The One About A Show That's A Cultural Phenomenon: 'Friends'

What’s TV’s most popular show among millennials?

It may very well be “Friends,” a series whose network run ended 14 years ago -- but was in its prime (time) when millennials were just coming of age.
How popular is “Friends”? Ratings are presumably so good that on weekdays alone, TBS runs 12 episodes in daytime, Nick at Nite airs five episodes in late night, and Paramount Network runs several episodes in the early evening. Local broadcast channels still air the series via syndication. And it’s undoubtedly one of the most-binged titles on Netflix.

“Friends” is also extremely popular with other cohorts: folks as old as 40 or beyond, and international audiences of all ages. (Indeed, I once taught conversation skills to an Asian immigrant who was learning English from “Friends” reruns.)



Kelsey Miller, author of a just-published book, "I’ll Be There for You: The One About Friends," attributes this cultural phenomenon to the close friendship between the show’s six lead characters.

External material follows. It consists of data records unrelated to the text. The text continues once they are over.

==> src/rtl/nsc_pkg.sv <==
// Shared types, character codes and helper functions of the NMEA sentence checker.
package nsc_pkg;

    localparam int LenWidth   = 8;
    localparam int OutCountW  = 16;
    localparam int NumTalkers = 5;
    localparam int HeadDepth  = 6;
    localparam int TailDepth  = 3;

    localparam logic [7:0] ChDollar = 8'h24;
    localparam logic [7:0] ChStar   = 8'h2A;
    localparam logic [7:0] ChCr     = 8'h0D;
    localparam logic [7:0] ChLf     = 8'h0A;
    localparam logic [7:0] ChDigit0 = 8'h30;
    localparam logic [7:0] ChDigit9 = 8'h39;
    localparam logic [7:0] ChUpperA = 8'h41;
    localparam logic [7:0] ChUpperF = 8'h46;
    localparam logic [7:0] HexAlpha = 8'h37;

    typedef enum logic [2:0]
    {
        ST_ACCEPTED = 3'd0,
        ST_EMPTY    = 3'd1,
        ST_NO_START = 3'd2,
        ST_MISMATCH = 3'd3,
        ST_OVERLONG = 3'd4
    } status_t;

    typedef enum logic [2:0]
    {
        CN_GPS     = 3'd0,
        CN_GALILEO = 3'd1,
        CN_GLONASS = 3'd2,
        CN_BEIDOU  = 3'd3,
        CN_UNKNOWN = 3'd4
    } cons_t;

    typedef enum logic [2:0]
    {
        SK_GLL   = 3'd0,
        SK_GGA   = 3'd1,
        SK_GSA   = 3'd2,
        SK_GSV   = 3'd3,
        SK_VTG   = 3'd4,
        SK_TXT   = 3'd5,
        SK_OTHER = 3'd6
    } kind_t;

    typedef struct packed
    {
        logic                accept;
        status_t             status;
        cons_t               constellation;
        kind_t               sentence_kind;
        logic [LenWidth-1:0] line_length;
        logic [7:0]          computed_sum;
        logic [7:0]          received_sum;
    } line_eval_t;

    function automatic logic [3:0] hex_value(input logic [7:0] c);
        logic [7:0] diff;
        begin
            diff = 8'h00;
            if (c >= ChDigit0 && c <= ChDigit9)
            begin
                diff = c - ChDigit0;
            end
            else if (c >= ChUpperA && c <= ChUpperF)
            begin
                diff = c - HexAlpha;
            end
            return diff[3:0];
        end
    endfunction

    function automatic logic is_line_end(input logic [7:0] c);
        return (c == ChCr) || (c == ChLf);
    endfunction

endpackage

"Everybody gets it [-- the close friend group --] and everybody wants it. It’s not really about the '90s, it’s about our feelings," she said Tuesday during the title’s launch event at Brooklyn’s Books Are Magic store.

I would add that the characters -- Ross, Rachel, Monica, Chandler, Joey and Phoebe -- are also relatable to viewers. That was as true back in the day of the “Friends” original 10-season NBC run as it is now for present-day millennials.

Relatability is also why I doubt that the latest long-running mega-hit about a close group of friends -- CBS’ “The Big Bang Theory” -- will have the same staying power as “Friends.” As much as you may like Sheldon, Leonard, Howard, Penny, Amy, Raj and Bernadette, would you really want to hang out with them for decades?

On that note, considering the current spate of ‘90s show revivals, would you now want to hang out with an older group of the original “Friends”?

“If we managed to get them back in the same room and pretended everything was the same, it would really stink,” said Miller, attributing such lack of character development as the reason why the current revival of “Will and Grace” leaves her cold.

How ironic, then, that “Will & Grace” has come most alive this season with the guest-starring arc of David Schwimmer, once the breakout star and de facto leader of the “Friends” gang, but arguably the least successful member of the sextet since the show left the air.

Sorry, I phrased that last line wrong. Should have said “ended production.” “Friends,” which “plays so well in reruns” (per Miller) has never, ever “left the air.”  

The future?  In words any “Friends" fan will understand, I doubt the show will ever be on a break.